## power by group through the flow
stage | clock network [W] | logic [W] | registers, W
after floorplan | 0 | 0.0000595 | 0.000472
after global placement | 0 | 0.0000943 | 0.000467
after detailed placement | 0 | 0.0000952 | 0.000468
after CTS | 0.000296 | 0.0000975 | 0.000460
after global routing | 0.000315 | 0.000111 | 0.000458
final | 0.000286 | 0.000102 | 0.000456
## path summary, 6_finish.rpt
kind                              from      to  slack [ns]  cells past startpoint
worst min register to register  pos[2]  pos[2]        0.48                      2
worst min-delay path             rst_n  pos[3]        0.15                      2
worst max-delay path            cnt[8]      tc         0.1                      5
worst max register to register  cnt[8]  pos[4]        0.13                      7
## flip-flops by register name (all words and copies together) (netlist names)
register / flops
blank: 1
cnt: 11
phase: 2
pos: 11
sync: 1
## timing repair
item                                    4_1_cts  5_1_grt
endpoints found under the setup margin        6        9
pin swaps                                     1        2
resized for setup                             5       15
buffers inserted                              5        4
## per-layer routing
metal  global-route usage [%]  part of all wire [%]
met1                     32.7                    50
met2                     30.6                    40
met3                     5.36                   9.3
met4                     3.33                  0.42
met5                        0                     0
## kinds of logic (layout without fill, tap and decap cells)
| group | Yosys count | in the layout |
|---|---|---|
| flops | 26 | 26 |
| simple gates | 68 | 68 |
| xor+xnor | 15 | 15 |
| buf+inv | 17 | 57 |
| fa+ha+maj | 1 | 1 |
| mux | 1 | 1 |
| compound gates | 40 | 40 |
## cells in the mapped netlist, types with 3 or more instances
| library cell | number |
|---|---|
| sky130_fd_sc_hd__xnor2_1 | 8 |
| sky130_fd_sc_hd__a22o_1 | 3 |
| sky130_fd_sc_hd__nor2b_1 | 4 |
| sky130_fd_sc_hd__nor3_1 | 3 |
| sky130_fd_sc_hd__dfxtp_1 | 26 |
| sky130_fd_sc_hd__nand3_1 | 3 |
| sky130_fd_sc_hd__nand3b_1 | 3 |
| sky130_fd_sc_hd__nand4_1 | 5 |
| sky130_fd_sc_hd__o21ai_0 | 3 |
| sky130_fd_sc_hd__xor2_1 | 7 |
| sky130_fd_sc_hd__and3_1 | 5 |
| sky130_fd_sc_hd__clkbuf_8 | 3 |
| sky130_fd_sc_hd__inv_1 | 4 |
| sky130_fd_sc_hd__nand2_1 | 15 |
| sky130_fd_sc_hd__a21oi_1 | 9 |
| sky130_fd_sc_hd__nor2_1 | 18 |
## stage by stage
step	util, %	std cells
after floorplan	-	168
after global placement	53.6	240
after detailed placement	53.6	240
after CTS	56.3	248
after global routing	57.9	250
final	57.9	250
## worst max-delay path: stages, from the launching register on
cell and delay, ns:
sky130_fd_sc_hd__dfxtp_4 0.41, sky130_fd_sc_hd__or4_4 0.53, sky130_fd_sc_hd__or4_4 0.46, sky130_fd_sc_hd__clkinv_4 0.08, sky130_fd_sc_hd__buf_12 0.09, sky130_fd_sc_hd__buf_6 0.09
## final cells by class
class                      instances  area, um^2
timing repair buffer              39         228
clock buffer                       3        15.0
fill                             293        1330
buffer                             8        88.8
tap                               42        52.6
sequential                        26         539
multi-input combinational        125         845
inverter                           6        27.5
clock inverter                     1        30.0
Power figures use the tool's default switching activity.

--

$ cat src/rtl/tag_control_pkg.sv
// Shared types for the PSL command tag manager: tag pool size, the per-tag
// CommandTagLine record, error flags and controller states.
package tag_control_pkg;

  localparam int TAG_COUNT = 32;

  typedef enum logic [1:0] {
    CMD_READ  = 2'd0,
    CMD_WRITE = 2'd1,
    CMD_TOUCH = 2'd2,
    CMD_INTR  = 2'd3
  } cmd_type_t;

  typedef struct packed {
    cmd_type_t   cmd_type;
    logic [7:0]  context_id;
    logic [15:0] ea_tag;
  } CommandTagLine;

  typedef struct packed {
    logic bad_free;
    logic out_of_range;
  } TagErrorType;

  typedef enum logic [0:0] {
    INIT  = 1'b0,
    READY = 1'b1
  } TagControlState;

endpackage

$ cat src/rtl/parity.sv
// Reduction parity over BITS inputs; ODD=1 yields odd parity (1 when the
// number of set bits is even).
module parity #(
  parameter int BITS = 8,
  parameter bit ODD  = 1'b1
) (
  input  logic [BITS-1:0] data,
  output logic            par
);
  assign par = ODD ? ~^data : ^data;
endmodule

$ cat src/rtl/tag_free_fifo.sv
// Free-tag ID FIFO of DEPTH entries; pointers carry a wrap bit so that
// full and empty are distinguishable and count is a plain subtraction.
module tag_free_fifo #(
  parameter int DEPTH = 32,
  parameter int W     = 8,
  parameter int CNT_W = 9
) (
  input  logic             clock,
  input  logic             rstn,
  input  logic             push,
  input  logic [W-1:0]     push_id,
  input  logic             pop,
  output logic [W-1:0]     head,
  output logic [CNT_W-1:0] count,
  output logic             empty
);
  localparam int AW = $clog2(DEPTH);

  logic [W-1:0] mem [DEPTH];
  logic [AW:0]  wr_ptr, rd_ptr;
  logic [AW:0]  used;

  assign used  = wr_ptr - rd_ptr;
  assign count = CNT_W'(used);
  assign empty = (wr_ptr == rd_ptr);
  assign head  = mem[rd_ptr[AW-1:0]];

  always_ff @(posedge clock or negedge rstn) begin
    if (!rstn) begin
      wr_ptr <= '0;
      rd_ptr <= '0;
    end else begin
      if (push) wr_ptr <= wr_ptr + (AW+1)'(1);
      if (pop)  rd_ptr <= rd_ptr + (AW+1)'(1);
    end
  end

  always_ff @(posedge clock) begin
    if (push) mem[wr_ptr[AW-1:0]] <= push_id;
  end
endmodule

...

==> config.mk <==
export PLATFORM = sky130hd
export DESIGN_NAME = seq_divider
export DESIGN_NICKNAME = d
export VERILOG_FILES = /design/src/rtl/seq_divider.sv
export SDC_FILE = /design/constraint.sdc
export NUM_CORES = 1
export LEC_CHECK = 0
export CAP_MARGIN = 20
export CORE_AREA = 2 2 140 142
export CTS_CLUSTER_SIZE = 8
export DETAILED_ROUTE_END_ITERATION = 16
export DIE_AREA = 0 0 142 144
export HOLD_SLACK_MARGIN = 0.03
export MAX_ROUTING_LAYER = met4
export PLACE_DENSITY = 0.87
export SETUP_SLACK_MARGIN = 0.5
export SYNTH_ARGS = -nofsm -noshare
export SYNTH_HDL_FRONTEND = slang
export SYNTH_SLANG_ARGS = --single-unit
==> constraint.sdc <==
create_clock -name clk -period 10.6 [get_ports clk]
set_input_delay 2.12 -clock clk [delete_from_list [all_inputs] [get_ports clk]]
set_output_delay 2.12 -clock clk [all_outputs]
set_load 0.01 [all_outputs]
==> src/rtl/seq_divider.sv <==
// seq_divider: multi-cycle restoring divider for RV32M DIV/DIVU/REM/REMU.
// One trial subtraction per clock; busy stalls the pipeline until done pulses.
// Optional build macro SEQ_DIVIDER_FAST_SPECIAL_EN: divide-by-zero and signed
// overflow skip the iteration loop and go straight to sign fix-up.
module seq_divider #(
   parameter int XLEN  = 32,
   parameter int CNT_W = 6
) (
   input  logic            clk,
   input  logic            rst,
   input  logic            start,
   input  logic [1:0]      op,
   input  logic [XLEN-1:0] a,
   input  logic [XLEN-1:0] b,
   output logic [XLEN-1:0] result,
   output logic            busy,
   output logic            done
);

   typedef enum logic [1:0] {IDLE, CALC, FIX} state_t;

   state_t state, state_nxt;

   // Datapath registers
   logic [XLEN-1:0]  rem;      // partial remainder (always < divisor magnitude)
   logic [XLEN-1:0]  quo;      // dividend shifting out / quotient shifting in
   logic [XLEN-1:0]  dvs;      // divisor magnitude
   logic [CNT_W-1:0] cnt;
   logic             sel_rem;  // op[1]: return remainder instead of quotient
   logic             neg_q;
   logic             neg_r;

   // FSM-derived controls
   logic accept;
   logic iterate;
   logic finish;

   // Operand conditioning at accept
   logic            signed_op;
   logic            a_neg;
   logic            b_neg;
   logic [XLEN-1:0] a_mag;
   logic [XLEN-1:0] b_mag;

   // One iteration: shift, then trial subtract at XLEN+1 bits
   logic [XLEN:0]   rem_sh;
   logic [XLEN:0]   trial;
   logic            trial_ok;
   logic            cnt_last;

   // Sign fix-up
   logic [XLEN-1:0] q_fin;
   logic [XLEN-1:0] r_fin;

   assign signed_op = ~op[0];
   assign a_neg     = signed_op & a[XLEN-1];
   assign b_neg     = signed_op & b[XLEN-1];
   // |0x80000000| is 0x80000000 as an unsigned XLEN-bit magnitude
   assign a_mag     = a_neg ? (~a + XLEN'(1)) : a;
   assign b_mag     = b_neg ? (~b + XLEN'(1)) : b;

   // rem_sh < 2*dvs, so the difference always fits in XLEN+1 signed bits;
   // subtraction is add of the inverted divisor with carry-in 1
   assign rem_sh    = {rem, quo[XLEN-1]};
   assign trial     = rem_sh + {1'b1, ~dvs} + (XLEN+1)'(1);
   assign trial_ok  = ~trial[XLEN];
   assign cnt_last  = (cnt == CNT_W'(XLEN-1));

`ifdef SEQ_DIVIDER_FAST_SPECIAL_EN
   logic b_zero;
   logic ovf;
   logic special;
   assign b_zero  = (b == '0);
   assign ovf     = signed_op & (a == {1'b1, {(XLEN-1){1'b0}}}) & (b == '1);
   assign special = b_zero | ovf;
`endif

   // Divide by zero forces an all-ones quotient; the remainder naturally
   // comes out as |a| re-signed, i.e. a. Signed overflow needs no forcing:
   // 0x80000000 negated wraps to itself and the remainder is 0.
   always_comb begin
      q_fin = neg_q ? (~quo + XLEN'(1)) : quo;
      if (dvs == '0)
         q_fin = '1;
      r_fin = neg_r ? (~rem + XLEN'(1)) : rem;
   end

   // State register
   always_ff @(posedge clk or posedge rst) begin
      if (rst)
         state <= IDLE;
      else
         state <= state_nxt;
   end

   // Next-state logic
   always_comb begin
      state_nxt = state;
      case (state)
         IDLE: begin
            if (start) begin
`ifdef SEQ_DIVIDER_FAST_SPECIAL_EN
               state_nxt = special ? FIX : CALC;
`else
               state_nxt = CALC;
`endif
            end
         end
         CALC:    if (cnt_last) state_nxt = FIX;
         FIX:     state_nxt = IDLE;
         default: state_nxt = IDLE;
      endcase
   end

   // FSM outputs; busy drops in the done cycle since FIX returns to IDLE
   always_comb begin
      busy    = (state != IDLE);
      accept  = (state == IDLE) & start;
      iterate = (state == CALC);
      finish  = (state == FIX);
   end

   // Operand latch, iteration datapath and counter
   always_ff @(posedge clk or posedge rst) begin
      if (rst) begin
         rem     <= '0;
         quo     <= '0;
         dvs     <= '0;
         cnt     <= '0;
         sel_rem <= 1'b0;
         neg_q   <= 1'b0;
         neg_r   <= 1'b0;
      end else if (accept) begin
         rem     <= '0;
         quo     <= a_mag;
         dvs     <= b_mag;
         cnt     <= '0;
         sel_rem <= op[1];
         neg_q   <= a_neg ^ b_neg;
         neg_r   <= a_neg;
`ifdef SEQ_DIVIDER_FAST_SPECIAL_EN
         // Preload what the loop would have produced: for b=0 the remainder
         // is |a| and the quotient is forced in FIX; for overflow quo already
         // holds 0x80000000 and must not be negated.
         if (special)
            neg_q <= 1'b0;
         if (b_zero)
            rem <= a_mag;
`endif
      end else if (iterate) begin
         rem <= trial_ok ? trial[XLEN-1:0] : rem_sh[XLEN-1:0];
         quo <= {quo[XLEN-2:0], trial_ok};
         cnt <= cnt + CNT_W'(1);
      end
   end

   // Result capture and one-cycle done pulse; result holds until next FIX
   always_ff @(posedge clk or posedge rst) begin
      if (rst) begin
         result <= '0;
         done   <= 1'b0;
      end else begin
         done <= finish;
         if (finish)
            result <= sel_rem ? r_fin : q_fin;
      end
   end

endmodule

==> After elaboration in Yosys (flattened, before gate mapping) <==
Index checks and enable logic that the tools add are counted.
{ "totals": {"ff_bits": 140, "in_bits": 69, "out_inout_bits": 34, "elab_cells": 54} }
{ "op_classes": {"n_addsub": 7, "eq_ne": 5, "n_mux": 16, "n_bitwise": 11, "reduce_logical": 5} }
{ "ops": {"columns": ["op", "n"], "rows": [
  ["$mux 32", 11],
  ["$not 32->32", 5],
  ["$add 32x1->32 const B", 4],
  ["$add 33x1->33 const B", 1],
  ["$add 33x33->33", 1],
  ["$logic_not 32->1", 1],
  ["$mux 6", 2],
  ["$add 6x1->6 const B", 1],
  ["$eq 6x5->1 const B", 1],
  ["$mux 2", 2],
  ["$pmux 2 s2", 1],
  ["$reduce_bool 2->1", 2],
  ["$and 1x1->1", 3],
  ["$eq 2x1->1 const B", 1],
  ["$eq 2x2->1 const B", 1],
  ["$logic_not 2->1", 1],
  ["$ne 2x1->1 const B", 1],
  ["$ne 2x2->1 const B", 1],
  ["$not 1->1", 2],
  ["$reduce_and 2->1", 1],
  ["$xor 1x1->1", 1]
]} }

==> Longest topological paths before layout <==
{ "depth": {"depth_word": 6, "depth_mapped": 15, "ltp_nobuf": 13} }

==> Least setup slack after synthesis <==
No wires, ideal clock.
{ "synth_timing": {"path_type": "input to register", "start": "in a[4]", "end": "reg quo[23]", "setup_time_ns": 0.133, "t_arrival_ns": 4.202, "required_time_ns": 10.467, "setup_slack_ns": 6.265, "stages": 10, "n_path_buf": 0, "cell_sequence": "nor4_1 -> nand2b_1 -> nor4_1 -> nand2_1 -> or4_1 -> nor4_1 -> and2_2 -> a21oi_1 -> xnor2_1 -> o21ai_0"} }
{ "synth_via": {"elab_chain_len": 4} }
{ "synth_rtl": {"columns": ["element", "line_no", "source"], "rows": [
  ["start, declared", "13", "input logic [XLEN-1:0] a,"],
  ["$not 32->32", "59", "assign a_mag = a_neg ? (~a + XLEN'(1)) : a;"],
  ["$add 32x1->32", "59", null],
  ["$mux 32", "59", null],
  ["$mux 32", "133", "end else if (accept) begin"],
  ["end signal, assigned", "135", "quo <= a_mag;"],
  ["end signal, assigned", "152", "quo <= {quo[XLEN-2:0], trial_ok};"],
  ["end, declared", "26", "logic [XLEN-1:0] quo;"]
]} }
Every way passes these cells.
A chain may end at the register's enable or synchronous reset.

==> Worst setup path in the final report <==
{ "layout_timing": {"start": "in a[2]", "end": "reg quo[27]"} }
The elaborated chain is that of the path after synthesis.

» YOUR GOAL: Copy the lines above exactly, beginning at the line that has "## power by group through the flow" and stopping after the line that has "cells past startpoint", and omit the rest.

» REPLY:
## power by group through the flow
stage | clock network [W] | logic [W] | registers, W
after floorplan | 0 | 0.0000595 | 0.000472
after global placement | 0 | 0.0000943 | 0.000467
after detailed placement | 0 | 0.0000952 | 0.000468
after CTS | 0.000296 | 0.0000975 | 0.000460
after global routing | 0.000315 | 0.000111 | 0.000458
final | 0.000286 | 0.000102 | 0.000456
## path summary, 6_finish.rpt
kind                              from      to  slack [ns]  cells past startpoint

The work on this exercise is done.